I belayed a long mixed pitch (M5 A1) to gain easier terrain and the hanging glacier where I took a short break. Above this, I belayed a 15m pitch on a very fragile column of ice that require me to aid off of an ice screw to avoid knocking it down. I continued easily above this to reach along pitch of 5.10+ which I belayed with frozen hands to reach the snow arête and base of the headwall.
On the headwall, I free soloed the majority of the climbing aside from the traversing section that joins the ramps. I hauled my pack, but it got caught a few times which cost me time. The climbing on the headwall was very good with many exposed finger cracks and a chimney flare with ice in the back that I climbed in rock shoes with one ice tool.
Where the line begins to traverse right, I changed back into boots and crampons and climbed with my pack on, free soloing this wildly exposed section quite rapidly and passing my high point from my first attempt.
The chimney pitch above was in decent conditions, with solid ice, and above this an excellent stemming groove (climbed in rock shoes) gained the start of the upper snow and mushrooms section.
There was a heavily rimed rock step that I back looped, and I resorted to aiding off my tools placed in ice in the back of an overhanging off width. This felt quite serious although short lived. Above this I made a tension traverse and two aid moves to gain the 'ice tube' that leads to the south side of the mushroom and the summit which I reached at 6pm.
There was a lot of wind on the summit and I did not linger for long. I downclimbed the last pitch then rappelled straight down and directly off the edge of the headwall from v-threads which allowed me to avoid the traversing section of the route itself. One stuck rappel cost me time, but after that things went smoothly and I arrived at my tent at 11pm.”
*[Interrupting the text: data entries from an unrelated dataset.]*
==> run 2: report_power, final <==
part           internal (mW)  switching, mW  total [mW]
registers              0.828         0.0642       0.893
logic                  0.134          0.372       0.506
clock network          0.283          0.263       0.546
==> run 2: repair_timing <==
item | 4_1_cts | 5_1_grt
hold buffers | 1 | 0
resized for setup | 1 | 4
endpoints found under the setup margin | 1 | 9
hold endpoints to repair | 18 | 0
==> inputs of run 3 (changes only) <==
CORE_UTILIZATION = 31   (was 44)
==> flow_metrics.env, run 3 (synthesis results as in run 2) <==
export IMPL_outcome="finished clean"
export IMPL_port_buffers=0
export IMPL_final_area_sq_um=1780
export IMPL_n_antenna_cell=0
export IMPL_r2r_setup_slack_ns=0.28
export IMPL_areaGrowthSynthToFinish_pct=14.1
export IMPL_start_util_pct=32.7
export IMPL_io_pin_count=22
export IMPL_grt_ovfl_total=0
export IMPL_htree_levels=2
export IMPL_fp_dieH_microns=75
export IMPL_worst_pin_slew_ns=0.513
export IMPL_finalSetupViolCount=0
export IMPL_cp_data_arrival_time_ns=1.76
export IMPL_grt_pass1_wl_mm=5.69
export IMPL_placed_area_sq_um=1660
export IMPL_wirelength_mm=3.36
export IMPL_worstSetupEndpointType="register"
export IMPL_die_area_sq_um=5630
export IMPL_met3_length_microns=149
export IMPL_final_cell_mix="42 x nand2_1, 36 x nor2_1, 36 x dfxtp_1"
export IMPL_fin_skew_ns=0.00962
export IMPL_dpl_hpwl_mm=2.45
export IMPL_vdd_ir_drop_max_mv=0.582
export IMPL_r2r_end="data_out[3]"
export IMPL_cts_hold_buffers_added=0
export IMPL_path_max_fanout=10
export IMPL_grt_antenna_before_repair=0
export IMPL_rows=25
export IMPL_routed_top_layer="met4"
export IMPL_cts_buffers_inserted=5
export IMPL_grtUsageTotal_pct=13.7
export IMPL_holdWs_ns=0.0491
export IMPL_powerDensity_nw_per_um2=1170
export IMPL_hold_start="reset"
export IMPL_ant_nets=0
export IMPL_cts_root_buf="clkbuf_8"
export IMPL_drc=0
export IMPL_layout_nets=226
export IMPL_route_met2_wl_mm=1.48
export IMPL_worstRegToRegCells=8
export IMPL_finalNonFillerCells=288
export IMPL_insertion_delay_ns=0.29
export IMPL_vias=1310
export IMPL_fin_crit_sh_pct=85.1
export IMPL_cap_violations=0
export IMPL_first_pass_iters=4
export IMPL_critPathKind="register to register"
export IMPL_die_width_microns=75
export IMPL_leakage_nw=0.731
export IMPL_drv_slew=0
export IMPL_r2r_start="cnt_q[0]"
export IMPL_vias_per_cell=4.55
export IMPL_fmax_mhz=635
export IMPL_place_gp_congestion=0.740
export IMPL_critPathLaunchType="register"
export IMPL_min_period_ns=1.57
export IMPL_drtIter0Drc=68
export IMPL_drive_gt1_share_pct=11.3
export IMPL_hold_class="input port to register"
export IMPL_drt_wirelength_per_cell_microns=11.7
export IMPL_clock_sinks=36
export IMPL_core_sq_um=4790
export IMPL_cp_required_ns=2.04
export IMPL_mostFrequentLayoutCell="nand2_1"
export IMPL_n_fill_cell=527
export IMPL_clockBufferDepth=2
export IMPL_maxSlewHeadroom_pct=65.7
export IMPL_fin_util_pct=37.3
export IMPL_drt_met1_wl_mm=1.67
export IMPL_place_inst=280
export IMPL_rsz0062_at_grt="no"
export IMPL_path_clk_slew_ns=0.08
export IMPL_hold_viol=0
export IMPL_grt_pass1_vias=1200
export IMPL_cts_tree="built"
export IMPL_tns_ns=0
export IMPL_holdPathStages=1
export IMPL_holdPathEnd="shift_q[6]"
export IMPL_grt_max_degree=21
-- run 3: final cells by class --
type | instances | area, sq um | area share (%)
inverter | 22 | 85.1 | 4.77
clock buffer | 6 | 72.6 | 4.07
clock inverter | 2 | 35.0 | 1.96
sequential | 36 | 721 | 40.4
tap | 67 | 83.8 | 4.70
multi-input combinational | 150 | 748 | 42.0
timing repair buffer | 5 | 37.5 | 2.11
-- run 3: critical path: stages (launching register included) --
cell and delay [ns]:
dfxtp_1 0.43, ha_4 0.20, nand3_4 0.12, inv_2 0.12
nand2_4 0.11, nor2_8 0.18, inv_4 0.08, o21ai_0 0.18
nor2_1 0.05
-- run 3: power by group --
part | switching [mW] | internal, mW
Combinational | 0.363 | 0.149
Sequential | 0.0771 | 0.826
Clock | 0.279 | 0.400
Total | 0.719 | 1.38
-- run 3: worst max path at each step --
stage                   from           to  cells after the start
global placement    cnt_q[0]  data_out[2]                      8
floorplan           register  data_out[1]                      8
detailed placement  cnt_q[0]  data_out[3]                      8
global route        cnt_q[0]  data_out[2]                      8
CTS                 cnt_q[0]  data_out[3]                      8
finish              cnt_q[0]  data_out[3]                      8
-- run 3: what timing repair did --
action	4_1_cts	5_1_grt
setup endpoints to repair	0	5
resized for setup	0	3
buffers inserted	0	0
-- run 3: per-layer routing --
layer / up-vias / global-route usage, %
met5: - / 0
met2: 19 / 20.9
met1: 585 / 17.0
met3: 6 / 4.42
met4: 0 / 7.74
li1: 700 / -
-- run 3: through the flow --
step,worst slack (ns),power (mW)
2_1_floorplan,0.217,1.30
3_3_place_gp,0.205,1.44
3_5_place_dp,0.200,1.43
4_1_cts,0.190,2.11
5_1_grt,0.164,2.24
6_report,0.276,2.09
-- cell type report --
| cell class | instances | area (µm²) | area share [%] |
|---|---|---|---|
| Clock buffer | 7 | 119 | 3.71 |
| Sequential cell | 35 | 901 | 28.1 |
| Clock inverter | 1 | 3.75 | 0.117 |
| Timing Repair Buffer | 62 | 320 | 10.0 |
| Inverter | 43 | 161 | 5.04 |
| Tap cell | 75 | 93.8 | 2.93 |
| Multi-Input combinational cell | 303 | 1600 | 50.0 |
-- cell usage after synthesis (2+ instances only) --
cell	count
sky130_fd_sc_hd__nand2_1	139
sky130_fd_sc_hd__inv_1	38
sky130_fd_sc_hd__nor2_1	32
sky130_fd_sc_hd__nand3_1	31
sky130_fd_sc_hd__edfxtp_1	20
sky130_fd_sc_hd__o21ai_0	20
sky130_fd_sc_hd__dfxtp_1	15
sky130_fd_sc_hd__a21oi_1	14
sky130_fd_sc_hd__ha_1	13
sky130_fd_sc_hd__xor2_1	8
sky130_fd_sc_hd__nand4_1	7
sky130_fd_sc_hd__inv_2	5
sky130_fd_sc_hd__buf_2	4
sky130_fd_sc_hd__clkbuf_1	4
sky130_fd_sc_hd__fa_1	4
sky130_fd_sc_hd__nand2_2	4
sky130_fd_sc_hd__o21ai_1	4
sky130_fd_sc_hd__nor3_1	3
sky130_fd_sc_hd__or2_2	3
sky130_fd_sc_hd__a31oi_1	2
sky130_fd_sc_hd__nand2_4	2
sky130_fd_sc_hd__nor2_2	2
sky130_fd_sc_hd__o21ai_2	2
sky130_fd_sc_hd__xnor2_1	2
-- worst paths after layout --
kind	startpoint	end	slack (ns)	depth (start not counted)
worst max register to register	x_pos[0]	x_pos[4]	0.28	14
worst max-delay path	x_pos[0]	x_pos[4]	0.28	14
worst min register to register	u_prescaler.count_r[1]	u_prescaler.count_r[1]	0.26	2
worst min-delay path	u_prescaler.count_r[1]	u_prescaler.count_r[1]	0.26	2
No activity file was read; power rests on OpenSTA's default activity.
==> src/rtl/alu_jump_pkg.sv <==
// Shared constants and types for the JAL/JALR execute unit.
// The return-address stack is built only when ALU_JUMP_RAS_EN is defined.
package alu_jump_pkg;

    localparam int XLEN_DEFAULT = 32;

    localparam logic [4:0] LINK_REG_X1 = 5'd1;
    localparam logic [4:0] LINK_REG_X5 = 5'd5;

    localparam logic OP_JAL  = 1'b0;
    localparam logic OP_JALR = 1'b1;

    typedef enum logic {
        EMPTY = 1'b0,
        FULL  = 1'b1
    } stage_state_t;

    function automatic logic is_link_reg(input logic [4:0] index);
        return (index == LINK_REG_X1) || (index == LINK_REG_X5);
    endfunction

endpackage

==> src/rtl/alu_jump_ras.sv <==
// Circular return-address stack; the oldest entry is overwritten on overflow.
// Instantiated by alu_jump_unit only when ALU_JUMP_RAS_EN is defined.
module alu_jump_ras #(
    parameter int XLEN  = 32,
    parameter int DEPTH = 4
) (
    input  logic            clock,
    input  logic            reset,
    input  logic            push,
    input  logic            pop,
    input  logic [XLEN-1:0] push_value,
    output logic [XLEN-1:0] prediction,
    output logic            valid
);

    localparam int PTR_W = $clog2(DEPTH);
    localparam int CNT_W = PTR_W + 1;

    logic [XLEN-1:0]  stack [DEPTH];
    logic [PTR_W-1:0] ptr;
    logic [PTR_W-1:0] top_ptr;
    logic [CNT_W-1:0] count;
    logic             do_pop;

    // ptr names the next free slot, so the top entry sits one below it
    assign top_ptr    = ptr - PTR_W'(1);
    assign valid      = (count != '0);
    assign prediction = valid ? stack[top_ptr] : '0;
    assign do_pop     = pop && valid;

    always_ff @(posedge clock) begin
        if (reset) begin
            ptr   <= '0;
            count <= '0;
        end else if (do_pop && push) begin
            ptr   <= ptr;
            count <= count;
        end else if (do_pop) begin
            ptr   <= top_ptr;
            count <= count - CNT_W'(1);
        end else if (push) begin
            ptr <= ptr + PTR_W'(1);
            if (count != CNT_W'(DEPTH)) begin
                count <= count + CNT_W'(1);
            end
        end
    end

    // A pop followed by a push in the same cycle replaces the top entry
    always_ff @(posedge clock) begin
        if (push) begin
            stack[do_pop ? top_ptr : ptr] <= push_value;
        end
    end

endmodule

==> src/rtl/alu_jump_unit.sv <==
// JAL/JALR executor with a one-entry registered output stage and valid/ready handshake.
// Define ALU_JUMP_RAS_EN to add the return-address stack and drive ras_hit.
module alu_jump_unit
    import alu_jump_pkg::*;
#(
    parameter int XLEN        = XLEN_DEFAULT,
    parameter int ILEN_BYTES  = 4,
    parameter int IALIGN_MASK = 3,
    parameter int RAS_DEPTH   = 4
) (
    input  logic            clock,
    input  logic            reset,
    input  logic            flush,
    input  logic            in_valid,
    output logic            in_ready,
    input  logic            op_jalr,
    input  logic [XLEN-1:0] pc,
    input  logic [XLEN-1:0] rs1_value,
    input  logic [XLEN-1:0] immediate,
    input  logic [4:0]      rs1_index,
    input  logic [4:0]      rd_index,
    output logic            out_valid,
    input  logic            out_ready,
    output logic [XLEN-1:0] next_pc,
    output logic [XLEN-1:0] rd_value,
    output logic [4:0]      rd_index_out,
    output logic            rd_write,
    output logic            misaligned,
    output logic            ras_hit
);

    stage_state_t    state;
    stage_state_t    state_next;
    logic            accept;
    logic [XLEN-1:0] target;
    logic [XLEN-1:0] link_value;
    logic            target_misaligned;
    logic            write_enable;

    assign in_ready = ((state == EMPTY) || out_ready) && !flush && !reset;
    assign accept   = in_valid && in_ready;
    assign out_valid = (state == FULL);

    always_comb begin
        target = '0;
        if (op_jalr == OP_JALR) begin
            target    = rs1_value + immediate;
            target[0] = 1'b0;
        end else begin
            target = pc + immediate;
        end
    end

    assign link_value        = pc + XLEN'(ILEN_BYTES);
    assign target_misaligned = |(target & XLEN'(IALIGN_MASK));
    assign write_enable      = (rd_index != 5'd0) && !target_misaligned;

    always_ff @(posedge clock) begin
        if (reset) begin
            state <= EMPTY;
        end else begin
            state <= state_next;
        end
    end

    always_comb begin
        state_next = state;
        if (flush) begin
            state_next = EMPTY;
        end else if (accept) begin
            state_next = FULL;
        end else if ((state == FULL) && out_ready) begin
            state_next = EMPTY;
        end
    end

    // Registers are cleared whenever the stage goes empty so idle outputs read 0
    always_ff @(posedge clock) begin
        if (reset || (state_next == EMPTY)) begin
            next_pc      <= '0;
            rd_value     <= '0;
            rd_index_out <= '0;
            rd_write     <= 1'b0;
            misaligned   <= 1'b0;
        end else if (accept) begin
            next_pc      <= target;
            rd_value     <= link_value;
            rd_index_out <= rd_index;
            rd_write     <= write_enable;
            misaligned   <= target_misaligned;
        end
    end

`ifdef ALU_JUMP_RAS_EN
    logic            ras_push;
    logic            ras_pop;
    logic [XLEN-1:0] ras_prediction;
    logic            ras_nonempty;
    logic            ras_hit_q;

    assign ras_pop  = accept && (op_jalr == OP_JALR) && is_link_reg(rs1_index)
                      && (rs1_index != rd_index) && !target_misaligned;
    assign ras_push = accept && is_link_reg(rd_index) && !target_misaligned;

    alu_jump_ras #(
        .XLEN  (XLEN),
        .DEPTH (RAS_DEPTH)
    ) u_ras (
        .clock      (clock),
        .reset      (reset),
        .push       (ras_push),
        .pop        (ras_pop),
        .push_value (link_value),
        .prediction (ras_prediction),
        .valid      (ras_nonempty)
    );

    always_ff @(posedge clock) begin
        if (reset || (state_next == EMPTY)) begin
            ras_hit_q <= 1'b0;
        end else if (accept) begin
            ras_hit_q <= ras_pop && ras_nonempty && (ras_prediction == target);
        end
    end

    assign ras_hit = ras_hit_q;
`else
    logic unused_rs1_index;
    assign unused_rs1_index = ^rs1_index;
    assign ras_hit          = 1'b0;
`endif

endmodule

==> config.mk <==
export PLATFORM = sky130hd
export DESIGN_NAME = alu_jump_unit
export DESIGN_NICKNAME = d
export VERILOG_FILES = /design/src/rtl/alu_jump_pkg.sv /design/src/rtl/alu_jump_ras.sv /design/src/rtl/alu_jump_unit.sv
export SDC_FILE = /design/constraint.sdc
export NUM_CORES = 1
export LEC_CHECK = 0
export BUFFER_PORTS_ARGS = -buffer_cell sky130_fd_sc_hd__buf_2
export CAP_MARGIN = 20
export CORE_MARGIN = 4
export CORE_UTILIZATION = 45
export CTS_BUF_LIST = sky130_fd_sc_hd__clkbuf_8
export DETAILED_ROUTE_END_ITERATION = 16
export PLACE_DENSITY = 0.74
export SKIP_LAST_GASP = 1
export SLEW_MARGIN = 15
export SYNTH_ARGS = -nofsm -noshare
export SYNTH_HDL_FRONTEND = slang
export SYNTH_SLANG_ARGS = --single-unit
==> constraint.sdc <==
create_clock -name clock -period 2.97 [get_ports clock]
set_input_delay 0.594 -clock clock [delete_from_list [all_inputs] [get_ports clock]]
set_output_delay 0.594 -clock clock [all_outputs]
set_load 0.01 [all_outputs]
==> impl_metrics.env <==
export IMPL_routedWlPerCell_um=16.8
export IMPL_setup_viol=0
export IMPL_grt_pass1_vias=6733
export IMPL_portBuffers=179
export IMPL_drc_errors=0
export IMPL_initial_core_util_pct=45.9
export IMPL_critPathRequiredTime_ns=3.24
export IMPL_drive_above_1_share_pct=30.2
export IMPL_die_area_um2=16100
export IMPL_powerDensity_nw_per_um2=390
export IMPL_drt_initial_drc_count=685
export IMPL_grt_max_degree=69
export IMPL_cts_made_buffers=9
export IMPL_synth_top_area_share_pct=22.7
export IMPL_worstPathCellList="buf_2 -> and2_1 -> fa_1 -> a21o_1 -> a311oi_2 -> o21ai_2 -> a31o_2 -> a41oi_2 -> o21ai_1 -> a21oi_2 -> xnor2_1 -> a221oi_1"
export IMPL_async_flop_share_pct=0
export IMPL_synth_largest_area_cell="dfxtp_1"
export IMPL_grt_use_total_pct=25.5
export IMPL_h_tree_depth=3
export IMPL_vdd_drop_max_mv=0.185
export IMPL_path_clk_slew_ns=0.08
export IMPL_yosysUniqueCellTypes=61
export IMPL_wl_mm=21.1
export IMPL_fin_crit_sh_pct=97.5
export IMPL_hold_viol_final=0
export IMPL_leakage_uw=0.00392
export IMPL_muxShareOfSynthArea_pct=0.808
export IMPL_synth_enable_flop_cells=0
export IMPL_timing_fmax_mhz=345
export IMPL_grt_overflow_total=0
export IMPL_antenna_found_initial=2
export IMPL_power_uw=3240
export IMPL_clock_sinks=72
export IMPL_cp_max_fo=4
export IMPL_seq_area_frac_synth_pct=22.7
export IMPL_slowest_delay_ns=0.38
export IMPL_row_count=43
export IMPL_hpwlAfterDp_mm=16.7
export IMPL_core_area_um2=13800
export IMPL_setup_tns_ns=0
export IMPL_rsz0062_at_grt="yes"
export IMPL_synth_top_family_by_area="compound AO/OA/AOI/OAI gates"
export IMPL_cts_max_path_buffers=2
export IMPL_mappedNetlistNets=1004
export IMPL_design_area_um2=8320
export IMPL_synth_cells=828
export IMPL_ios=186
export IMPL_synthXorXnorAreaFrac_pct=10.8
export IMPL_synth_most_common_cell="a21oi_1"
export IMPL_die_w_um=127
export IMPL_die_h_um=127
export IMPL_clkLatencyLatePin_ns=0.36
export IMPL_tightest_slew_ns=0.675
export IMPL_synth_simple_area_share_pct=15.1
export IMPL_end_kind="register"
export IMPL_finalClockSkew_ns=0.00705
export IMPL_vias=7149
export IMPL_grt_pass1_wl_mm=33.7
export IMPL_worstHoldPathType="reg -> reg"
export IMPL_min_period_ns=2.90
export IMPL_drtAntennaViolNets=0
export IMPL_drt_vias_per_instance=5.69
export IMPL_synth_top_cells_by_area="dfxtp_1, ha_1, a21oi_1"
export IMPL_slew_violations=0
export IMPL_synth_compound_area_share_pct=34.0
export IMPL_cts_hold_buf=0
export IMPL_cts_root_buf="clkbuf_8"
export IMPL_critPathSlowestCell="fa_1"
export IMPL_postSynthAreaPerCell_um2=7.67
export IMPL_place_gp_congestion=0.903
export IMPL_synth_adder_area_share_pct=12.8
export IMPL_arrival_ns=3.16
export IMPL_cap_violations=0
export IMPL_tritoncts="built"
export IMPL_syn_cell_area_um2=6350
export IMPL_synth_warnings=0
export IMPL_synth_top_flop_cell="dfxtp_1"
export IMPL_critPathLaunchType="input pin"
export IMPL_area_delta_synth_final_pct=31.0
export IMPL_ys_seq_elements=72
export IMPL_critPathKind="in -> reg"
export IMPL_synth_common_cells="a21oi_1, o21ai_0, dfxtp_1"
export IMPL_slew_headroom_pct=54.8
export IMPL_nNetsFinal=1246
export IMPL_dpl_instance_area_um2=8010
export IMPL_status="finished, final reports clean"
export IMPL_drtPass1Iterations=6
-- placed cells by master, fill, tap and decap left out, types with 3 or more instances in the layout --
cell      count
a31oi_1       8
inv_1        23
nor2_1       61
o221ai_1     10
xor2_1       35
ha_1         62
o21a_1        5
nand3_1      24
buf_2       179
o211ai_1      9
a21oi_1     116
clkbuf_8     11
a31o_2        4
mux2i_1       4
o21ai_1       3
nand2b_1      5
a21o_1       25
o21bai_1     14
nor3_1       19
o21ai_2       3
a221oi_1      5
a211oi_1     11
buf_4        90
a21oi_2       4
o21ai_0      85
nor2b_1       3
dfxtp_1      72
o211a_1       4
nand2_1      60
nand4_1       8
xnor2_1      43
o221a_2      11
and2_1        5
and3_1       14
-- stage by stage --
step           utilization, %  hold slack (ns)  setup WS [ns]  cells
4_1_cts                  59.7            0.452       -0.00251   1254
3_3_place_gp             58.0            0.443         -0.394   1238
5_1_grt                  60.2            0.493        -0.0166   1257
3_5_place_dp             58.0            0.442         -0.455   1238
6_report                 60.2            0.456         0.0750   1257
2_1_floorplan               -            0.476         0.0208    828
-- registers in the layout, indices dropped and copies added, names as in the netlist --
register	flops
out_valid	1
misaligned	1
rd_write	1
next_pc	32
rd_value	32
rd_index_out	5
-- per-layer routing --
layer | vias to the layer above | GRT usage [%] | part of all wire (%)
met3 | 32 | 4.08 | 8.1
met1 | 3284 | 36.5 | 46
met2 | 294 | 40.1 | 44
met5 | - | 0 | 0
met4 | 0 | 6.18 | 1.7
li1 | 3539 | - | -
-- worst max-delay path: cells and delay by family --
kind / cells / cell delay, ns
AO/OA/AOI/OAI: 8 / 1.81
adder cells (fa/ha/maj): 1 / 0.38
AND/OR/NAND/NOR: 1 / 0.16
XOR/XNOR: 1 / 0.11
buffers and inverters: 1 / 0.10
-- timing repair --
action | in CTS | in global routing
pin swaps | 0 | 5
setup buffers | 0 | 1
setup endpoints to repair | 3 | 10
gates resized for setup | 1 | 11
-- layout make-up --
| cell class | instances | area (µm²) |
|---|---|---|
| fill | 1271 | 5510 |
| multi-input combinational | 694 | 4740 |
| timing repair buffer | 270 | 1590 |
| sequential | 72 | 1440 |
| tap | 180 | 225 |
| clock buffer | 11 | 151 |
| inverter | 23 | 86.3 |
| clock inverter | 5 | 80.1 |
| antenna | 2 | 5.00 |
-- path summary, 6_finish.rpt --
kind | start | to | slack, ns | depth (start not counted)
max reg2reg | out_valid | next_pc[31] | 0.76 | 7
min | next_pc[0] | next_pc[0] | 0.46 | 2
max | immediate[0] | next_pc[28] | 0.07 | 12
min reg2reg | next_pc[0] | next_pc[0] | 0.46 | 2
-- report_power, final --
part           total, µW  switching, µW  leakage, µW  internal, µW
Sequential          1030           22.0     0.000590          1010
Combinational       1290            707      0.00322           584
Clock                918            400     0.000117           518
-- cells by family after synthesis --
| logic type | after synthesis |
|---|---|
| compound gates | 339 |
| fa+ha+maj | 64 |
| xor+xnor | 78 |
| buf+inv | 62 |
| simple gates | 207 |
| flops | 72 |
| mux | 5 |
| other cells | 1 |
No activity file was read; power rests on OpenSTA's default activity.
Marc-André's is the second winter ascent of Torre Egger (the first was done by Dani Arnold, Thomas Senf and Stefan Siegrist in 2010), the first solo ascent in winter and only the second solo ascent ever (the first was done by Colin Haley in early 2016). With this ascent Marc-André finishes his project of soloing the three main summits in the Cerro Torre group. In early 2015, he did a very fast solo of the Corkscrew link-up on Cerro Torre, by far the hardest route ever soloed on that peak. A year ago he free-soloed the very sustained link-up of Tomahawk to Exocet on Aguja Standhardt, barely one day after the winter equinox, narrowly missing the “winter ascent.” He specifically choose routes that had not yet been soloed, explaining that this helped keep him motivated and excited as he planned things. He closes his account by writing “I am quite psyched and ready to take it easy for a few days!” That is a very well deserved rest.